Conformational studies of cyclopropylcarbonyl fluoride from temperature dependent FT-IR spectra of xenon solutions

Abstract

Variable temperature (−60 to −100°C) studies of the infrared spectra (3500 to 400 cm −1) of cyclopropylcarbonyl fluoride, c-C 3H 5CFO, dissolved in liquid xenon have been recorded. Utilizing four well separated pairs of skeletal bending modes due to the cis and trans conformers, the enthalpy difference has been determined to be 97 ± 11 cm −1 (277 ± 31 cal/mol) with the cis conformer (oxygen atom cis to the three-membered ring) the more stable rotamer. From this ΔH value, along with assigned torsional transitions of 89.6 and 65.0 cm −1 for the trans and cis conformers, respectively, the potential function governing the conformational interchange has been calculated.
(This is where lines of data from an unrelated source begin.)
`config.mk`:
```
export PLATFORM = sky130hd
export DESIGN_NAME = flag_condition_evaluator
export DESIGN_NICKNAME = d
export VERILOG_FILES = /design/src/hdl/cond_eval_pkg.sv /design/src/hdl/cond_eval_if.sv /design/src/hdl/flag_condition_evaluator.sv /design/src/hdl/condition_test_core.sv
export SDC_FILE = /design/constraint.sdc
export NUM_CORES = 1
export LEC_CHECK = 0
export ABC_AREA = 1
export BUFFER_PORTS_ARGS = -buffer_cell sky130_fd_sc_hd__buf_4
export CORE_UTILIZATION = 35
export DETAILED_ROUTE_END_ITERATION = 10
export PLACE_DENSITY = 0.51
export SETUP_SLACK_MARGIN = 0.02
export SLEW_MARGIN = 20
export SYNTH_ARGS = -nofsm -noshare
export SYNTH_HDL_FRONTEND = slang
export SYNTH_HIERARCHICAL = 1
export SYNTH_SLANG_ARGS = --single-unit
```
`constraint.sdc`:
```
create_clock -name i_clk_sys -period 4.13 [get_ports i_clk_sys]
set_clock_uncertainty 0.05 [all_clocks]
set_input_delay 0.413 -clock i_clk_sys [delete_from_list [all_inputs] [get_ports i_clk_sys]]
set_output_delay 0.413 -clock i_clk_sys [all_outputs]
set_load 0.05 [all_outputs]
```
`src/hdl/cond_eval_pkg.sv`:
```
// shared constants and types for the flag condition evaluator
package cond_eval_pkg;

    // register port geometry
    localparam int REG_AW = 8;                       // register address width
    localparam int REG_DW = 32;                      // register data width

    // register byte offsets
    localparam logic [REG_AW-1:0] OFF_CTRL     = 8'h00; // control
    localparam logic [REG_AW-1:0] OFF_STATUS   = 8'h04; // last evaluation snapshot
    localparam logic [REG_AW-1:0] OFF_EVAL_CNT = 8'h08; // evaluations taken
    localparam logic [REG_AW-1:0] OFF_TRUE_CNT = 8'h0c; // evaluations that came out true

    // control field positions and reset value
    localparam int CTRL_EN_BIT  = 0;                 // evaluator enable
    localparam int CTRL_CLR_BIT = 1;                 // write one to zero both counters
    localparam logic [REG_DW-1:0] CTRL_RST = 32'h0000_0001;

    // status field positions
    localparam int STAT_RESULT_BIT = 0;              // last result
    localparam int STAT_SUB_LSB    = 4;              // last subcode, 4 bits
    localparam int STAT_FLAGS_LSB  = 8;              // last flags, 5 bits
    localparam int STAT_GROUP_LSB  = 16;             // last instruction group, 2 bits

    // counter reset value
    localparam logic [REG_DW-1:0] CNT_RST = 32'h0000_0000;

    // subcode width: sixteen codes 0000 to 1111
    localparam int SUB_W = 4;

    // base test selected by the upper three subcode bits
    typedef enum logic [2:0] {
        BT_OVERFLOW      = 3'b000,                   // overflow set
        BT_CARRY         = 3'b001,                   // unsigned below
        BT_ZERO          = 3'b010,                   // equal
        BT_CARRY_OR_ZERO = 3'b011,                   // unsigned below or equal
        BT_SIGN          = 3'b100,                   // sign set
        BT_PARITY        = 3'b101,                   // parity even
        BT_SIGNED_LESS   = 3'b110,                   // signed less
        BT_SIGNED_LE     = 3'b111                    // signed less or equal
    } base_test_t;

    // instruction groups sharing the evaluator
    typedef enum logic [1:0] {
        GRP_COND_JUMP       = 2'b00,                 // conditional_jump
        GRP_COND_MOVE       = 2'b01,                 // conditional_move
        GRP_FLOAT_COND_MOVE = 2'b10,                 // float_conditional_move
        GRP_COND_BYTE_SET   = 2'b11                  // conditional_byte_set
    } insn_group_t;

    // the five arithmetic status flags of the processor_status_word
    typedef struct packed {
        logic parity_flag;
        logic zero_flag;
        logic sign_flag;
        logic overflow_flag;
        logic carry_flag;
    } status_flags_t;

endpackage : cond_eval_pkg

```
`src/hdl/cond_eval_if.sv`:
```
// carrier between the evaluator top and its condition test core
`timescale 1ns/1ps
interface cond_eval_if;
    import cond_eval_pkg::*;

    logic [SUB_W-1:0] subcode;                       // condition subcode
    status_flags_t    flags;                         // current status flags
    logic             cond_true;                     // test outcome

    modport requester (output subcode, output flags, input cond_true);
    modport evaluator (input subcode, input flags, output cond_true);
endinterface : cond_eval_if

```
`src/hdl/flag_condition_evaluator.sv`:
```
// flag condition evaluator top: registered result and register port
// Function
// - decide only from the five status flags
// - four-bit subcode selects one of sixteen tests
// - one evaluator serves all four instruction groups
// - single-flag tests: overflow, zero, sign, parity
// - 0010 carry set, 0011 carry clear
// - 0110 carry or zero, 0111 its negation
// - 1100 sign xor overflow, 1101 negated
// - 1110 signed less or equal
// - 1111 signed strictly greater
// - unsigned relations use carry and zero
// - signed relations use sign, overflow, zero
// - alias names share one subcode and result
`timescale 1ns/1ps
module flag_condition_evaluator (
    input  wire logic                              i_clk_sys,
    input  wire logic                              i_rst,
    input  wire logic                              i_ce,
    // evaluation request from the decoder
    input  wire logic                              i_eval_valid,
    input  wire logic [cond_eval_pkg::SUB_W-1:0]   i_subcode,
    input  wire cond_eval_pkg::insn_group_t        i_group,
    // flags from the processor_status_word
    input  wire logic                              i_carry_flag,
    input  wire logic                              i_overflow_flag,
    input  wire logic                              i_sign_flag,
    input  wire logic                              i_zero_flag,
    input  wire logic                              i_parity_flag,
    // registered answer
    output logic                                   o_result_valid,
    output logic                                   o_cond_true,
    output cond_eval_pkg::insn_group_t             o_group,
    // register port
    input  wire logic [cond_eval_pkg::REG_AW-1:0]  i_reg_addr,
    input  wire logic [cond_eval_pkg::REG_DW-1:0]  i_reg_wdata,
    input  wire logic                              i_reg_wr,
    input  wire logic                              i_reg_rd,
    output logic [cond_eval_pkg::REG_DW-1:0]       o_reg_rdata
);
    import cond_eval_pkg::*;

    cond_eval_if   core_bus ();                      // link to the test core
    status_flags_t flags_now;                        // flags packed for the core

    logic          enable_r;                         // evaluator enable
    logic          take_eval;                        // request accepted this cycle
    logic          clr_cnt;                          // counter clear strobe

    logic [SUB_W-1:0]  last_sub_r;                   // snapshot of last subcode
    status_flags_t     last_flags_r;                 // snapshot of last flags
    logic              last_result_r;                // snapshot of last result
    insn_group_t       last_group_r;                 // snapshot of last group
    logic [REG_DW-1:0] eval_cnt_r;                   // evaluations taken
    logic [REG_DW-1:0] true_cnt_r;                   // true outcomes
    logic [REG_DW-1:0] rdata_nxt;                    // read mux

    // flags come from same-clock logic, so no synchroniser is needed
    always_comb begin
        flags_now.carry_flag    = i_carry_flag;
        flags_now.overflow_flag = i_overflow_flag;
        flags_now.sign_flag     = i_sign_flag;
        flags_now.zero_flag     = i_zero_flag;
        flags_now.parity_flag   = i_parity_flag;
    end

    // group is not fed to the core: every group sees the same test
    assign core_bus.subcode = i_subcode;
    assign core_bus.flags   = flags_now;

    // shared combinational test; aliases reach it only as the same subcode
    condition_test_core u_core (
        .bus (core_bus.evaluator)
    );

    assign take_eval = i_eval_valid & enable_r;
    assign clr_cnt   = i_reg_wr & (i_reg_addr == OFF_CTRL) & i_reg_wdata[CTRL_CLR_BIT];

    // control register; clear bit is a strobe and is not stored
    always_ff @(posedge i_clk_sys or posedge i_rst) begin
        if (i_rst) begin
            enable_r <= CTRL_RST[CTRL_EN_BIT];
        end else if (i_ce) begin
            if (i_reg_wr && i_reg_addr == OFF_CTRL) begin
                enable_r <= i_reg_wdata[CTRL_EN_BIT];
            end
        end
    end

    // answer one cycle after the request; disabled requests give no pulse
    always_ff @(posedge i_clk_sys or posedge i_rst) begin
        if (i_rst) begin
            o_result_valid <= 1'b0;
            o_cond_true    <= 1'b0;
            o_group        <= GRP_COND_JUMP;
        end else if (i_ce) begin
            o_result_valid <= take_eval;
            if (take_eval) begin
                o_cond_true <= core_bus.cond_true;
                o_group     <= i_group;
            end
        end
    end

    // snapshot of the latest accepted evaluation for software
    always_ff @(posedge i_clk_sys or posedge i_rst) begin
        if (i_rst) begin
            last_sub_r    <= '0;
            last_flags_r  <= '0;
            last_result_r <= 1'b0;
            last_group_r  <= GRP_COND_JUMP;
        end else if (i_ce && take_eval) begin
            last_sub_r    <= i_subcode;
            last_flags_r  <= flags_now;
            last_result_r <= core_bus.cond_true;
            last_group_r  <= i_group;
        end
    end

    // counters wrap; an evaluation in the clear cycle is still counted
    always_ff @(posedge i_clk_sys or posedge i_rst) begin
        if (i_rst) begin
            eval_cnt_r <= CNT_RST;
            true_cnt_r <= CNT_RST;
        end else if (i_ce) begin
            if (clr_cnt) begin
                eval_cnt_r <= take_eval ? 32'h0000_0001 : CNT_RST;
                true_cnt_r <= (take_eval && core_bus.cond_true) ? 32'h0000_0001 : CNT_RST;
            end else if (take_eval) begin
                eval_cnt_r <= eval_cnt_r + 32'h0000_0001;
                if (core_bus.cond_true) begin
                    true_cnt_r <= true_cnt_r + 32'h0000_0001;
                end
            end
        end
    end

    // read decode; unmapped offsets and idle cycles read as zero
    always_comb begin
        rdata_nxt = '0;
        if (!i_reg_rd) begin
            rdata_nxt = '0;
        end else if (i_reg_addr == OFF_CTRL) begin
            rdata_nxt[CTRL_EN_BIT] = enable_r;
        end else if (i_reg_addr == OFF_STATUS) begin
            rdata_nxt[STAT_RESULT_BIT]                  = last_result_r;
            rdata_nxt[STAT_SUB_LSB +: SUB_W]            = last_sub_r;
            rdata_nxt[STAT_FLAGS_LSB +: 5]              = last_flags_r;
            rdata_nxt[STAT_GROUP_LSB +: 2]              = last_group_r;
        end else if (i_reg_addr == OFF_EVAL_CNT) begin
            rdata_nxt = eval_cnt_r;
        end else if (i_reg_addr == OFF_TRUE_CNT) begin
            rdata_nxt = true_cnt_r;
        end else begin
            rdata_nxt = '0;
        end
    end

    // read data stands only in the cycle after the strobe
    always_ff @(posedge i_clk_sys or posedge i_rst) begin
        if (i_rst) begin
            o_reg_rdata <= '0;
        end else if (i_ce) begin
            o_reg_rdata <= rdata_nxt;
        end
    end
endmodule : flag_condition_evaluator

```
`src/hdl/condition_test_core.sv`:
```
// combinational condition test from subcode and status flags
`timescale 1ns/1ps
module condition_test_core (
    cond_eval_if.evaluator bus
);
    import cond_eval_pkg::*;

    base_test_t base_sel;                            // upper three subcode bits
    logic       base_true;                           // outcome of the even code
    logic       sign_ne_ovf;                         // signed less term

    // only flags feed the test, nothing else of the processor
    assign base_sel    = base_test_t'(bus.subcode[SUB_W-1:1]);
    assign sign_ne_ovf = bus.flags.sign_flag ^ bus.flags.overflow_flag;

    // base test per even subcode
    always_comb begin
        case (base_sel)
            BT_OVERFLOW:      base_true = bus.flags.overflow_flag;
            BT_CARRY:         base_true = bus.flags.carry_flag;
            BT_ZERO:          base_true = bus.flags.zero_flag;
            BT_CARRY_OR_ZERO: base_true = bus.flags.carry_flag | bus.flags.zero_flag;
            BT_SIGN:          base_true = bus.flags.sign_flag;
            BT_PARITY:        base_true = bus.flags.parity_flag;
            BT_SIGNED_LESS:   base_true = sign_ne_ovf;
            BT_SIGNED_LE:     base_true = sign_ne_ovf | bus.flags.zero_flag;
            default:          base_true = 1'b0;
        endcase
    end

    // odd codes negate their even partner, which covers 0001 .. 1111
    assign bus.cond_true = base_true ^ bus.subcode[0];
endmodule : condition_test_core

```
==> results of run 1 <==
-- metrics by stage --
step,setup slack (ns),instance area [um2],total power (uW)
2_1_floorplan,0.7664,6690,1500
3_3_place_gp,1.601,7336,1637
3_5_place_dp,1.571,7336,1642
4_1_cts,1.819,7645,2579
5_1_grt,1.658,7645,2686
6_report,1.833,7647,2550
-- layout by cell type (no fill, tap or decap), types with 2 or more instances in the layout --
master | synthesis | routed
xnor2_1 | 4 | 4
or2_2 | 5 | 5
nand4_1 | 31 | 31
inv_2 | 2 | 2
clkinv_8 | 0 | 2
nor2_4 | 3 | 3
inv_6 | 0 | 2
dfrtp_1 | 109 | 109
inv_4 | 1 | 2
a31oi_1 | 2 | 2
inv_8 | 0 | 3
clkbuf_16 | 0 | 9
nand2_1 | 402 | 402
o21ai_0 | 35 | 35
nor3_1 | 5 | 5
o21ai_1 | 3 | 3
nor2_2 | 7 | 7
o31ai_1 | 2 | 2
nand2_4 | 3 | 3
buf_4 | 3 | 70
o22ai_1 | 4 | 4
a21oi_1 | 12 | 12
nand3_2 | 3 | 3
nand3_1 | 91 | 91
o211ai_1 | 5 | 5
xor2_1 | 4 | 4
inv_1 | 80 | 79
nor2_1 | 152 | 152
ha_1 | 2 | 2
-- worst register-to-register path, stage by stage (launching register included) --
cell and delay [ns]:
dfstp_2 0.38, nand3_2 0.06, buf_4 0.28, clkinv_2 0.43
nand2_4 0.38, nand2_4 0.23, inv_4 0.25, o21ai_0 0.12
-- area by class of cell --
class	instances	area (um2)	share of cell area, %
clock inverters	7	83.83	1.096
diodes	1	2.502	0.03272
clock buffers	9	225.2	2.945
flip-flops and latches	110	2754	36.01
inverters	85	325.3	4.254
repair buffers	70	525.5	6.872
multi-input cells	782	3438	44.96
well taps	234	292.8	3.829
-- synthesized netlist by cell type --
library cell	number
nor2b_1	1
dfstp_2	1
nor3_2	1
clkinv_1	1
o21ai_1	3
buf_4	3
o31ai_1	2
nand4_4	1
nand2_1	402
nor2_4	3
ha_1	2
nand3_1	91
nand4_1	31
o2111ai_1	1
dfrtp_1	109
a21oi_1	12
or2_2	5
buf_2	11
a31oi_1	2
o22ai_1	4
inv_4	1
clkinv_2	1
inv_2	2
nor2_1	152
nor2_2	7
nor3_1	5
xnor2_1	4
inv_1	80
xor2_1	4
nand2_4	3
or2_1	1
clkbuf_1	14
nor3b_1	1
nand3_2	3
o211ai_1	5
o21ai_0	35
nor3_4	1
buf_6	4
-- state kept, by name, summed over array words and instances, names as in the netlist --
| register | cells |
|---|---|
| last_sub_r | 4 |
| last_flags_r | 5 |
| o_result_valid | 1 |
| o_cond_true | 1 |
| true_cnt_r | 32 |
| eval_cnt_r | 32 |
| enable_r | 1 |
| o_reg_rdata | 32 |
| o_group | 2 |
-- routing by layer --
layer / GRT usage [%] / part of all wire, %
met5: 0 / 0
met4: 5.957 / 1.7
met3: 4.000 / 4.8
met2: 35.32 / 46
met1: 30.99 / 47
-- worst max path at each step --
stage / start / slack, ns / endpoint / cells after the start
2_1_floorplan: i_rst / 0.77 / eval_cnt_r[0] / 1
3_3_place_gp: i_reg_addr[7] / 1.60 / o_reg_rdata[19] / 10
3_5_place_dp: i_reg_addr[7] / 1.57 / o_reg_rdata[19] / 10
4_1_cts: enable_r / 1.82 / true_cnt_r[8] / 7
5_1_grt: enable_r / 1.66 / true_cnt_r[9] / 8
6_report: enable_r / 1.83 / true_cnt_r[8] / 7
-- power by group --
group / switching (uW) / internal, uW
combinational: 258 / 115
clock: 493 / 439
sequential: 93.0 / 1150
-- kinds of logic after synthesis --
group,after synthesis
flops,110
compound gates,64
fa+ha+maj,2
buf+inv,117
simple gates,708
xor+xnor,8
==> results.json, run 1 <==
{
  "grt_pass1_vias": 6122,
  "ant_nets": 0,
  "slew_violations": 0,
  "yosysSeqAreaShare_pct": 41.16,
  "ys_ff_latch": 110,
  "die_height_um": 140.3,
  "ctsHoldBuffers": 0,
  "synth_compound_area_share_pct": 5.218,
  "cp-start-kind": "register",
  "core-area_um2": 18710,
  "synth_area_leader_cell": "dfrtp_1",
  "cap_violations": 0,
  "fin_crit_sh_pct": 55.62,
  "synthDistinctLibCells": 38,
  "drt_iter0_markers": 434,
  "dieArea_um2": 19670,
  "nNetsFinal": 1117,
  "rsz0062_at_grt": "false",
  "crit_chain": "nand3_2 > buf_4 > clkinv_2 > nand2_4 > nand2_4 > inv_4 > o21ai_0",
  "synth_simple_gate_area_share_pct": 44.75,
  "grt_overflow": 0,
  "whs_ns": 0.1705,
  "drt_wl_total_mm": 20.85,
  "setup-violations-final": 0,
  "htree_levels": 3,
  "synth_top_family_by_area": "simple AND/OR/NAND/NOR gates",
  "grt_pass1_wl_mm": 33.53,
  "syn_area_per_cell_um2": 6.630,
  "syn_area_um2": 6690,
  "period_needed_ns": 2.297,
  "routedWlPerCell_um": 16.06,
  "synth_top_area_share_pct": 40.77,
  "cts_setup_buffers": 0,
  "r2r-start": "enable_r",
  "r2r_end": "true_cnt_r[8]",
  "synthTopCellsByArea": "dfrtp_1, nand2_1, nor2_1",
  "syn2layout_area_growth_pct": 14.31,
  "synthMuxAreaShare_pct": 0,
  "placed_cells": 1281,
  "worstRegToRegCells": 7,
  "tritoncts": "built",
  "path_buf_inv": 3,
  "clkTransAtPathRegs_ns": 0.08,
  "initial_core_util_pct": 35.77,
  "peakVddDrop_v": 0.0001797,
  "tns_ns": 0,
  "yosys_warnings": 6,
  "p_leak_uw": 0.003777,
  "vias_per_cell": 4.971,
  "cp_data_required_time_ns": 4.33,
  "cp_slowest_cell": "clkinv_2",
  "remaining_drc_errors": 0,
  "status": "finished, final reports clean",
  "path_delay_family": "buffers and inverters",
  "n_fill_cell": 1996,
  "firstDrtPassIters": 5,
  "arrival_ns": 2.50,
  "synth_xor_area_share_pct": 1.047,
  "instances_no_fill": 1298,
  "relSlewSlack_pct": 42.62,
  "gp_congestion": 0.8496,
  "cpMostUsedCell": "nand2_4",
  "grt_max_degree": 66,
  "pin_count": 93,
  "ctsRootBufferMaster": "clkbuf_16",
  "p_per_area_nw_per_um2": 333.4,
  "cts_made_buffers": 9,
  "synth_cells": 1009,
  "drive_gt1_share_pct": 10.91,
  "path_class": "register to register",
  "critPathMaxFanout": 24,
  "cts_sinks": 110,
  "regToRegSetupSlack_ns": 1.83,
  "syn_nets": 1068,
  "cts_resized": 0,
  "insertion_delay_ns": 0.37,
  "finalHoldViolations": 0,
  "worst_pin_slew_ns": 0.8607,
  "clockBufferDepth": 2,
  "die_x_um": 140.3,
  "cp-end-kind": "register",
  "port_buffers": 62,
  "vias": 6453,
  "synth_fa_ha_area_share_pct": 0.3740,
  "dp_hpwl_mm": 15.37,
  "holdCritPathClass": "input pin to asynchronous set/reset pin",
  "final_core_util_pct": 40.88,
  "track_usage_pct": 22.23,
  "std_cell_rows": 50,
  "max_stage_delay_ns": 0.42,
  "fmax_mhz": 435.3,
  "grt_antenna_before_repair": 1
}
Power figures use the tool's default switching activity.
==> run 2: changes to the inputs <==
--- a/config.mk
+++ b/config.mk
@@ -5,11 +5,11 @@
 export SDC_FILE = /design/constraint.sdc
 export NUM_CORES = 1
 export LEC_CHECK = 0
-export ABC_AREA = 1
+export ABC_AREA = 0
 export BUFFER_PORTS_ARGS = -buffer_cell sky130_fd_sc_hd__buf_4
 export CORE_UTILIZATION = 35
 export DETAILED_ROUTE_END_ITERATION = 10
-export PLACE_DENSITY = 0.51
+export PLACE_DENSITY = 0.54
 export SETUP_SLACK_MARGIN = 0.02
 export SLEW_MARGIN = 20
 export SYNTH_ARGS = -nofsm -noshare
==> constraint.sdc (replaced) <==
create_clock -name i_clk_sys -period 2 [get_ports i_clk_sys]
set_clock_uncertainty 0.05 [all_clocks]
set_input_delay 0.2 -clock i_clk_sys [delete_from_list [all_inputs] [get_ports i_clk_sys]]
set_output_delay 0.2 -clock i_clk_sys [all_outputs]
set_load 0.05 [all_outputs]
==> run 2 against run 1 <==
Hold slack got worse by 0.14 ns. First-iteration DRC count fell by 20%. Non-clock buffer count rose by 64. Utilization rose by 6.4 points. Die area fell by 17%. Synthesized cell count fell by 45%. Critical path depth rose by 4. Sequential share of layout area rose by 2.0 points. Cell area fell by 5.3%. Flip-flop and latch count did not move. Via count fell by 27%. Largest cell class is now registers. Highest routed layer unchanged.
The cis to trans and trans to cis barriers have been determined to be 2100 ± 200 and 2000 ± 200 cm −1, respectively. Utilizing the new infrared data from the xenon solution, Raman data for the liquid, and ab initio predictions from MP2/6–31G ∗ calculations several reassignments of the fundamentals have been made. Ab initio calculations have been carried out with several different basis sets up to MP2/6–311G ∗∗ and MP2/6–31 + + G ∗∗ from which structural parameters and conformational stabilities have been determined. With the two largest basis sets the cis conformer is predicted to be the more stable conformer consistent with the experimental results. However, in the liquid and solid states the trans conformer is the more stable form. These results are compared to the corresponding quantities for some similar molecules.